The surprising discovery has shed light on the trillions of friendly germs that inhabit our gut, living in mutual self-interest with us. By breaking down starchy plant fibers, these bacteria get their share of nutrition — as do we.
Researchers in France studying a marine bacterium, Zobellia galactanivorans, found it had an interesting new class of enzyme that busts open a starch molecule called porphyran, found in red seaweed of the Porphyra species.
JAPANESE FECES
Scanning publicly available databases of DNA codes, the team were astonished to find genes coding for the same enzyme in an intestinal bacterium, Bacteroides plebeius, that so far has only ever been noted in the feces of Japanese.
The scientists believe that B. plebius picked up the genes from a fellow bacterium that lived on seaweed.
In a classic example of Darwinian selection, strains of B. plebius that had the imported genes had a better chance of survival than others, as they could feast on a major component of the Japanese diet.
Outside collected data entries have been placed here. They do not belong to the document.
### config.mk
export PLATFORM = sky130hd
export DESIGN_NAME = vsd_decode
export DESIGN_NICKNAME = d
export VERILOG_FILES = /design/src/logic/vsd_pkg.sv /design/src/logic/vsd_decode.sv
export SDC_FILE = /design/constraint.sdc
export NUM_CORES = 1
export LEC_CHECK = 0
export ABC_AREA = 0
export BUFFER_PORTS_ARGS = -buffer_cell sky130_fd_sc_hd__buf_2
export CAP_MARGIN = 0
export CORE_AREA = 2 2 177 179
export DETAILED_ROUTE_END_ITERATION = 6
export DIE_AREA = 0 0 179 181
export SLEW_MARGIN = 20
export SYNTH_ARGS = -nofsm -noshare
export SYNTH_HDL_FRONTEND = slang
export SYNTH_SLANG_ARGS = --single-unit
### constraint.sdc
create_clock -name clk -period 2.19 [get_ports clk]
set_input_delay 0.438 -clock clk [delete_from_list [all_inputs] [get_ports clk]]
set_output_delay 0.438 -clock clk [all_outputs]
set_load 0.02 [all_outputs]
### src/logic/vsd_pkg.sv
// Package: constants and carrier types for the VME slave decode block
package vsd_pkg;
  // Bus side offsets within the board window
  localparam logic [15:0] VSD_OFS_MEM_LAST = 16'h3FFF;
  localparam logic [15:0] VSD_OFS_IRQ_CTRL = 16'h8000;
  localparam logic [15:0] VSD_OFS_DSP_IRQ_A = 16'h8004;
  localparam logic [15:0] VSD_OFS_DSP_IRQ_B = 16'h8008;
  localparam logic [15:0] VSD_OFS_SOFT_RST = 16'h800C;
  // Accepted address modifiers
  localparam logic [5:0] VSD_AM_09 = 6'h09;
  localparam logic [5:0] VSD_AM_0A = 6'h0A;
  localparam logic [5:0] VSD_AM_0B = 6'h0B;
  localparam logic [5:0] VSD_AM_0D = 6'h0D;
  localparam logic [5:0] VSD_AM_0E = 6'h0E;
  localparam logic [5:0] VSD_AM_0F = 6'h0F;
  // Status/control register layout
  localparam int VSD_IRQ_RW_BITS = 11;
  localparam int VSD_IRQ_FLAG_BIT = 11;
  localparam logic [10:0] VSD_IRQ_CTRL_RESET = 11'h000;
  localparam logic [2:0] VSD_IRQ_LEVEL_OFF = 3'h0;
  // DSP data space windows (upper address nibble)
  localparam logic [3:0] VSD_DS_MEM_LO0 = 4'h4;
  localparam logic [3:0] VSD_DS_MEM_HI0 = 4'h5;
  localparam logic [3:0] VSD_DS_MEM_LO1 = 4'h6;
  localparam logic [3:0] VSD_DS_MEM_HI1 = 4'h7;
  localparam logic [3:0] VSD_DS_FIFO = 4'h8;
  localparam logic [15:0] VSD_DS_MEM_SPAN = 16'h07FF;
  // DSP I/O register indices (low byte of address)
  localparam logic [7:0] VSD_IO_EMPTY_LO = 8'h50;
  localparam logic [7:0] VSD_IO_EMPTY_HI = 8'h51;
  localparam logic [7:0] VSD_IO_FULL_LO = 8'h52;
  localparam logic [7:0] VSD_IO_FULL_HI = 8'h53;
  localparam logic [7:0] VSD_IO_EN_LO = 8'h54;
  localparam logic [7:0] VSD_IO_EN_HI = 8'h55;
  localparam logic [7:0] VSD_IO_TIME_FREE = 8'h56;
  localparam logic [7:0] VSD_IO_TIME_CAP = 8'h57;
  localparam logic [7:0] VSD_IO_SETUP = 8'h58;
  localparam logic [7:0] VSD_IO_TEST_LO = 8'h59;
  localparam logic [7:0] VSD_IO_TEST_HI = 8'h5A;
  localparam logic [7:0] VSD_IO_CH_RST = 8'h5B;
  // Test pulse width
  localparam int VSD_CLK_MHZ = 40;
  localparam int VSD_TEST_PULSE_NS = 50;
  localparam int VSD_TEST_CYC = (VSD_TEST_PULSE_NS * VSD_CLK_MHZ) / 1000;
  // Backplane cycle request
  typedef struct packed {
    logic [31:0] addr;
    logic [5:0] am;
    logic lword_n;
    logic write_n;
    logic iack_n;
  } vsd_vme_req_s;
  // DSP local strobe group
  typedef struct packed {
    logic [15:0] addr;
    logic [15:0] wdata;
    logic data_sel;
    logic io_sel;
    logic rd;
    logic wr;
  } vsd_dsp_req_s;
  typedef enum logic [1:0] {
    VSD_IDLE = 2'b00,
    VSD_ACK = 2'b01,
    VSD_BERR = 2'b10,
    VSD_WAIT = 2'b11
  } vsd_state_e;
endpackage

### src/logic/vsd_decode.sv
// VME slave address decode, control register and DSP space map
// How it works
// - Geo address on A20..A16, A23..A21 zero
// - Jumper byte matched against A31..A24
// - Slave only, A32 D32 with blocks
// - Only extended modifiers 09..0B and 0D..0F answered; acknowledge cycles answered with any modifier
// - Singles everywhere, blocks on memory only
// - Memory, control, triggers and reset mapped
// - Holes in window end in bus error
// - Control bits 10..0 RW, bit 11 flag
// - Interrupt level zero disables, default zero
// - Acknowledge cycle returns status/ID byte
// - Request on flag rising edge if enabled
// - Writes fire DSP interrupts or board reset
// - Memory halves mapped into DSP data space
// - Channel FIFOs decoded with aliases
// - Time tag read as two bytes
// - I/O registers decoded, aliased per 256
// - Setup wait and sample counts
// - Setup bit 8 picks channel mode
// - Setup bits 11..9 pick clock tap
// - Setup top bits show timing checks
// - Test bits make 50 ns pulses
`timescale 1ns/1ps
`default_nettype none
module vsd_decode
  import vsd_pkg::*;
(
  input wire logic clk, // 40 MHz board clock
  input wire logic rst_n, // Synchronous reset, active low
  input wire logic [4:0] geo_addr, // Slot geographic address (pin)
  input wire logic [7:0] jumper_addr, // Jumper-set upper address
  input wire logic as_n, // Address strobe (pin)
  input wire logic ds_n, // Data strobe (pin, both merged)
  input wire vsd_vme_req_s vme_req, // Address, modifier and direction
  input wire logic [31:0] vme_wdata, // Write data from backplane
  output logic [31:0] vme_rdata, // Read data to backplane
  output logic vme_data_oe, // Drive data lines
  output logic dtack_n, // Data acknowledge, active low
  output logic berr_n, // Bus error, active low
  output logic [7:1] irq_n, // Interrupt request lines, active low
  output logic mem_sel, // Shared memory select
  output logic [11:0] mem_addr, // Shared memory longword address
  output logic mem_we, // Shared memory write strobe
  output logic [15:0] dsp_mem_sel, // DSP memory byte-half select
  input wire logic dsp_busy_flag_output, // DSP busy flag (pin)
  output logic host_command_irq_a, // DSP interrupt A pulse
  output logic host_command_irq_b, // DSP interrupt B pulse
  output logic board_reset_n, // Whole board reset, active low
  input wire vsd_dsp_req_s dsp_req, // DSP local access
  output logic [15:0] dsp_rdata, // DSP read data
  input wire logic [31:0] ch_empty, // Channel FIFO empty flags
  input wire logic [31:0] ch_full, // Channel FIFO full flags
  input wire logic [15:0] fifo_data, // Selected FIFO word
  output logic [31:0] data_fifo_re, // Data FIFO read enables
  output logic [31:0] tag_fifo_re, // Time tag FIFO read enables
  output logic [31:0] ch_enable, // Channel enables
  output logic [31:0] test_pulse, // Channel test pulses
  output logic ch_reset, // Reset all channels pulse
  output logic [15:0] acquisition_setup_bits, // Setup register image
  input wire logic [1:0] timing_check, // Setup/hold check inputs
  input wire logic [1:0] setup_spare_in, // Unused input bits 13..12
  output logic [15:0] time_captured // Captured time value
);
  // ************************************************************
  // Pin synchronisers
  // ************************************************************
  logic [2:0] as_sync_reg, ds_sync_reg, flag_sync_reg;
  logic as_act, ds_act, flag_lvl, flag_prev_reg;
  // Three stages, assertion counts when stages two and three agree, release as soon as either shows it
  always_ff @(posedge clk)
  begin
    if (!rst_n)
    begin
      as_sync_reg <= 3'h7;
      ds_sync_reg <= 3'h7;
      flag_sync_reg <= 3'h0;
    end
    else
    begin
      as_sync_reg <= {as_sync_reg[1:0], as_n};
      ds_sync_reg <= {ds_sync_reg[1:0], ds_n};
      flag_sync_reg <= {flag_sync_reg[1:0], dsp_busy_flag_output};
    end
  end
  assign as_act = !as_sync_reg[1] && !as_sync_reg[2];
  assign ds_act = !ds_sync_reg[1] && !ds_sync_reg[2];
  assign flag_lvl = flag_sync_reg[1] && flag_sync_reg[2];

  // ************************************************************
  // Board selection
  // ************************************************************
  function automatic logic am_ok(input logic [5:0] am);
    am_ok = (am == VSD_AM_09) || (am == VSD_AM_0A) || (am == VSD_AM_0B) ||
      (am == VSD_AM_0D) || (am == VSD_AM_0E) || (am == VSD_AM_0F);
  endfunction
  logic board_hit, is_block, mem_hit, reg_hit, iack_hit;
  logic [10:0] ctrl_reg; // Status/ID and level; flag bit is read live
  logic irq_pend_reg; // Bus interrupt waiting for acknowledge
  logic [15:0] ofs;
  assign ofs = vme_req.addr[15:0];
  // Block modifiers are 0B and 0F
  assign is_block = (vme_req.am == VSD_AM_0B) || (vme_req.am == VSD_AM_0F);
  // geographic compare, upper middle bits zero
  // only longword, aligned cycles selected; checked here
  assign board_hit = (vme_req.addr[20:16] == geo_addr) && (vme_req.addr[23:21] == 3'h0)
    && (vme_req.addr[31:24] == jumper_addr) && am_ok(vme_req.am)
    && !vme_req.lword_n && (vme_req.addr[1:0] == 2'h0) && vme_req.iack_n;
  assign mem_hit = (ofs <= VSD_OFS_MEM_LAST);
  assign reg_hit = (ofs == VSD_OFS_IRQ_CTRL) || (ofs == VSD_OFS_DSP_IRQ_A) ||
    (ofs == VSD_OFS_DSP_IRQ_B) || (ofs == VSD_OFS_SOFT_RST);
  assign iack_hit = !vme_req.iack_n && (ctrl_reg[10:8] != VSD_IRQ_LEVEL_OFF)
    && (vme_req.addr[3:1] == ctrl_reg[10:8]) && irq_pend_reg;

  // ************************************************************
  // Cycle state machine
  // ************************************************************
  vsd_state_e state_reg;
  logic take;
  assign take = (state_reg == VSD_IDLE) && as_act && ds_act;
  // slave only: answers, never requests the bus
  always_ff @(posedge clk)
  begin
    if (!rst_n)
      state_reg <= VSD_IDLE;
    else
      unique case (state_reg)
        VSD_IDLE:
          if (take && iack_hit)
            state_reg <= VSD_ACK;
          else if (take && board_hit)
          begin
            if (mem_hit || (reg_hit && !is_block))
              state_reg <= VSD_ACK;
            else
              state_reg <= VSD_BERR;
          end
        // Hold answer until strobe released
        VSD_ACK, VSD_BERR:
          if (!ds_act)
            state_reg <= VSD_WAIT;
        // Pipelined: next cycle may start while address strobe held
        VSD_WAIT:
          state_reg <= VSD_IDLE;
      endcase
  end
  assign dtack_n = !(state_reg == VSD_ACK);
  assign berr_n = !(state_reg == VSD_BERR);

  // Access strobes taken on entry
  logic wr_take;
  assign wr_take = take && board_hit && !vme_req.write_n && !is_block && reg_hit;
  // Read data latched at take
  always_ff @(posedge clk)
  begin
    if (!rst_n)
      vme_rdata <= 32'h0000_0000;
    else if (take && iack_hit)
      vme_rdata <= {24'h00_0000, ctrl_reg[7:0]};
    else if (take && board_hit && (ofs == VSD_OFS_IRQ_CTRL))
      vme_rdata <= {20'h0_0000, flag_lvl, ctrl_reg};
    else if (take)
      vme_rdata <= 32'h0000_0000;
  end
  // Memory read data comes from the memory itself
  assign vme_data_oe = (state_reg == VSD_ACK) && vme_req.write_n && !(mem_sel);
  assign mem_sel = (state_reg == VSD_ACK) && vme_req.iack_n && mem_hit;
  assign mem_addr = ofs[13:2];
  assign mem_we = mem_sel && !vme_req.write_n;

  // ************************************************************
  // Status/control register and bus interrupt
  // ************************************************************
  // low bits read/write
  always_ff @(posedge clk)
  begin
    // Soft reset clears registers; cycle logic is spared so that write can finish
    if (!rst_n || !board_reset_n)
      ctrl_reg <= VSD_IRQ_CTRL_RESET;
    else if (wr_take && (ofs == VSD_OFS_IRQ_CTRL))
      ctrl_reg <= vme_wdata[VSD_IRQ_RW_BITS-1:0];
  end
  // rising edge, nonzero level; set wins over acknowledge
  always_ff @(posedge clk)
  begin
    if (!rst_n || !board_reset_n)
    begin
      flag_prev_reg <= 1'b0;
      irq_pend_reg <= 1'b0;
    end
    else
    begin
      flag_prev_reg <= flag_lvl;
      if (flag_lvl && !flag_prev_reg && (ctrl_reg[10:8] != VSD_IRQ_LEVEL_OFF))
        irq_pend_reg <= 1'b1;
      else if ((take && iack_hit) || (ctrl_reg[10:8] == VSD_IRQ_LEVEL_OFF))
        irq_pend_reg <= 1'b0;
    end
  end
  genvar gl;
  generate
    for (gl = 1; gl < 8; gl++)
    begin : g_irq
      assign irq_n[gl] = !(irq_pend_reg && (ctrl_reg[10:8] == 3'(gl)));
    end
  endgenerate

  // ************************************************************
  // Command triggers
  // ************************************************************
  // write-triggered pulses, data ignored
  always_ff @(posedge clk)
  begin
    if (!rst_n)
    begin
      host_command_irq_a <= 1'b0;
      host_command_irq_b <= 1'b0;
      board_reset_n <= 1'b1;
    end
    else
    begin
      host_command_irq_a <= wr_take && (ofs == VSD_OFS_DSP_IRQ_A);
      host_command_irq_b <= wr_take && (ofs == VSD_OFS_DSP_IRQ_B);
      board_reset_n <= !(wr_take && (ofs == VSD_OFS_SOFT_RST));
    end
  end

  // ************************************************************
  // DSP data space
  // ************************************************************
  logic [3:0] ds_top;
  assign ds_top = dsp_req.addr[15:12];
  // memory halves: one-hot of nibble window
  // Only nibbles 4..7 are memory; other windows must not select a half
  assign dsp_mem_sel = dsp_req.data_sel && (dsp_req.addr[11:0] <= VSD_DS_MEM_SPAN[11:0])
    && (ds_top >= VSD_DS_MEM_LO0) && (ds_top <= VSD_DS_MEM_HI1)
    ? (16'h0001 << ds_top) : 16'h0000;
  // FIFO decode with aliases across the 4K block
  logic fifo_win;
  assign fifo_win = dsp_req.data_sel && dsp_req.rd && (ds_top == VSD_DS_FIFO);
  assign data_fifo_re = (fifo_win && !dsp_req.addr[5]) ? (32'h0000_0001 << dsp_req.addr[4:0])
    : 32'h0000_0000;
  // tag byte order tracked per read, upper FIFO advance on second
  logic tag_half_reg;
  always_ff @(posedge clk)
  begin
    if (!rst_n || !board_reset_n)
      tag_half_reg <= 1'b0;
    else if (fifo_win && dsp_req.addr[5])
      tag_half_reg <= !tag_half_reg;
  end
  assign tag_fifo_re = (fifo_win && dsp_req.addr[5] && tag_half_reg)
    ? (32'h0000_0001 << dsp_req.addr[4:0]) : 32'h0000_0000;

  // ************************************************************
  // DSP I/O registers
  // ************************************************************
  logic [15:0] free_time_reg, setup_reg, test_cnt_reg;
  logic io_wr;
  logic [7:0] io_idx;
  // low byte decode, aliased every 256; up to 0x0FFF for writes, throughout for reads
  assign io_idx = dsp_req.addr[7:0];
  assign io_wr = dsp_req.io_sel && dsp_req.wr && (dsp_req.addr[15:12] == 4'h0);
  always_ff @(posedge clk)
  begin
    if (!rst_n || !board_reset_n)
    begin
      ch_enable <= 32'h0000_0000;
      time_captured <= 16'h0000;
      setup_reg <= 16'h0000;
      ch_reset <= 1'b0;
    end
    else
    begin
      ch_reset <= io_wr && (io_idx == VSD_IO_CH_RST);
      if (io_wr && (io_idx == VSD_IO_EN_LO))
        ch_enable[15:0] <= dsp_req.wdata;
      if (io_wr && (io_idx == VSD_IO_EN_HI))
        ch_enable[31:16] <= dsp_req.wdata;
      if (io_wr && (io_idx == VSD_IO_TIME_CAP))
        time_captured <= dsp_req.wdata;
      else if (io_wr && (io_idx == VSD_IO_CH_RST))
        time_captured <= free_time_reg;
      // wait and sample counts, mode, tap
      if (io_wr && (io_idx == VSD_IO_SETUP))
        setup_reg <= {4'h0, dsp_req.wdata[11:0]};
    end
  end
  // Free-running time counter, writable
  always_ff @(posedge clk)
  begin
    if (!rst_n || !board_reset_n)
      free_time_reg <= 16'h0000;
    else if (io_wr && (io_idx == VSD_IO_TIME_FREE))
      free_time_reg <= dsp_req.wdata;
    else
      free_time_reg <= free_time_reg + 16'h0001;
  end
  assign acquisition_setup_bits = {timing_check, setup_spare_in, setup_reg[11:0]};
  // 50 ns pulse per set bit
  logic [31:0] test_pat_reg;
  always_ff @(posedge clk)
  begin
    if (!rst_n || !board_reset_n)
    begin
      test_pat_reg <= 32'h0000_0000;
      test_cnt_reg <= 16'h0000;
    end
    else if (io_wr && (io_idx == VSD_IO_TEST_LO || io_idx == VSD_IO_TEST_HI))
    begin
      test_pat_reg <= (io_idx == VSD_IO_TEST_LO) ? {16'h0000, dsp_req.wdata}
        : {dsp_req.wdata, 16'h0000};
      test_cnt_reg <= 16'(VSD_TEST_CYC);
    end
    else if (test_cnt_reg != 16'h0000)
      test_cnt_reg <= test_cnt_reg - 16'h0001;
  end
  assign test_pulse = (test_cnt_reg != 16'h0000) ? test_pat_reg : 32'h0000_0000;
  // I/O and FIFO read mux; time tag upper byte zero
  always_comb
  begin
    dsp_rdata = 16'h0000;
    if (fifo_win && dsp_req.addr[5])
      dsp_rdata = {8'h00, tag_half_reg ? fifo_data[15:8] : fifo_data[7:0]};
    else if (fifo_win)
      dsp_rdata = fifo_data;
    else if (dsp_req.io_sel)
      unique case (io_idx)
        VSD_IO_EMPTY_LO: dsp_rdata = ch_empty[15:0];
        VSD_IO_EMPTY_HI: dsp_rdata = ch_empty[31:16];
        VSD_IO_FULL_LO: dsp_rdata = ch_full[15:0];
        VSD_IO_FULL_HI: dsp_rdata = ch_full[31:16];
        VSD_IO_EN_LO: dsp_rdata = ch_enable[15:0];
        VSD_IO_EN_HI: dsp_rdata = ch_enable[31:16];
        VSD_IO_TIME_FREE: dsp_rdata = free_time_reg;
        VSD_IO_TIME_CAP: dsp_rdata = time_captured;
        VSD_IO_SETUP: dsp_rdata = acquisition_setup_bits;
        default: dsp_rdata = 16'h0000;
      endcase
  end

  // ************************************************************
  // Assertions
  // ************************************************************
  a_no_ack_unsel: assert property (@(posedge clk) disable iff (!rst_n)
    (take && !board_hit && !iack_hit) |=> dtack_n && berr_n)
    else $error("acknowledged an unselected cycle");
  a_hole_berr: assert property (@(posedge clk) disable iff (!rst_n)
    (take && board_hit && !iack_hit && !mem_hit && !reg_hit) |=> !berr_n)
    else $error("hole not bus errored");
  a_irq_off: assert property (@(posedge clk) disable iff (!rst_n)
    (ctrl_reg[10:8] == VSD_IRQ_LEVEL_OFF) |=> !irq_pend_reg && (irq_n == 7'h7F))
    else $error("interrupt while disabled");
  a_irq_a_pulse: assert property (@(posedge clk) disable iff (!rst_n)
    (wr_take && ofs == VSD_OFS_DSP_IRQ_A) |=> host_command_irq_a ##1 !host_command_irq_a)
    else $error("dsp interrupt a pulse wrong");
  a_soft_reset: assert property (@(posedge clk) disable iff (!rst_n)
    (wr_take && ofs == VSD_OFS_SOFT_RST) |=> !board_reset_n)
    else $error("soft reset missing");
  a_flag_read: assert property (@(posedge clk) disable iff (!rst_n)
    (take && board_hit && !iack_hit && ofs == VSD_OFS_IRQ_CTRL) |=>
    vme_rdata[VSD_IRQ_FLAG_BIT] == $past(flag_lvl))
    else $error("flag bit not shown");
  a_test_width: assert property (@(posedge clk) disable iff (!rst_n)
    $rose(test_cnt_reg != 16'h0000) |-> (test_cnt_reg != 16'h0000) [*2] ##1
    (test_cnt_reg == 16'h0000))
    else $error("test pulse width wrong");
  a_geo_match: assert property (@(posedge clk) disable iff (!rst_n)
    (take && vme_req.addr[20:16] != geo_addr && vme_req.iack_n) |=> dtack_n && berr_n)
    else $error("geo mismatch answered");
endmodule
`default_nettype wire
The Japanese eat around 14g of seaweed each day, and Porphyra, known as nori, which is used in sushi, is the most important food alga of all.
JAPANESE DIET
Recorded evidence of the central role of seaweed in the Japanese diet goes back to the eighth century, when tax archives showed that people could use the commodity as a means of settling their bill with the government.
“Traditionally, nori is not roasted, and thus contact with associated marine microbes is promoted through Japanese sushi,” the paper says.
The study, led by Mirjam Czjzek of the Station Biologique de Roscoff, western France, appears in the British journal Nature.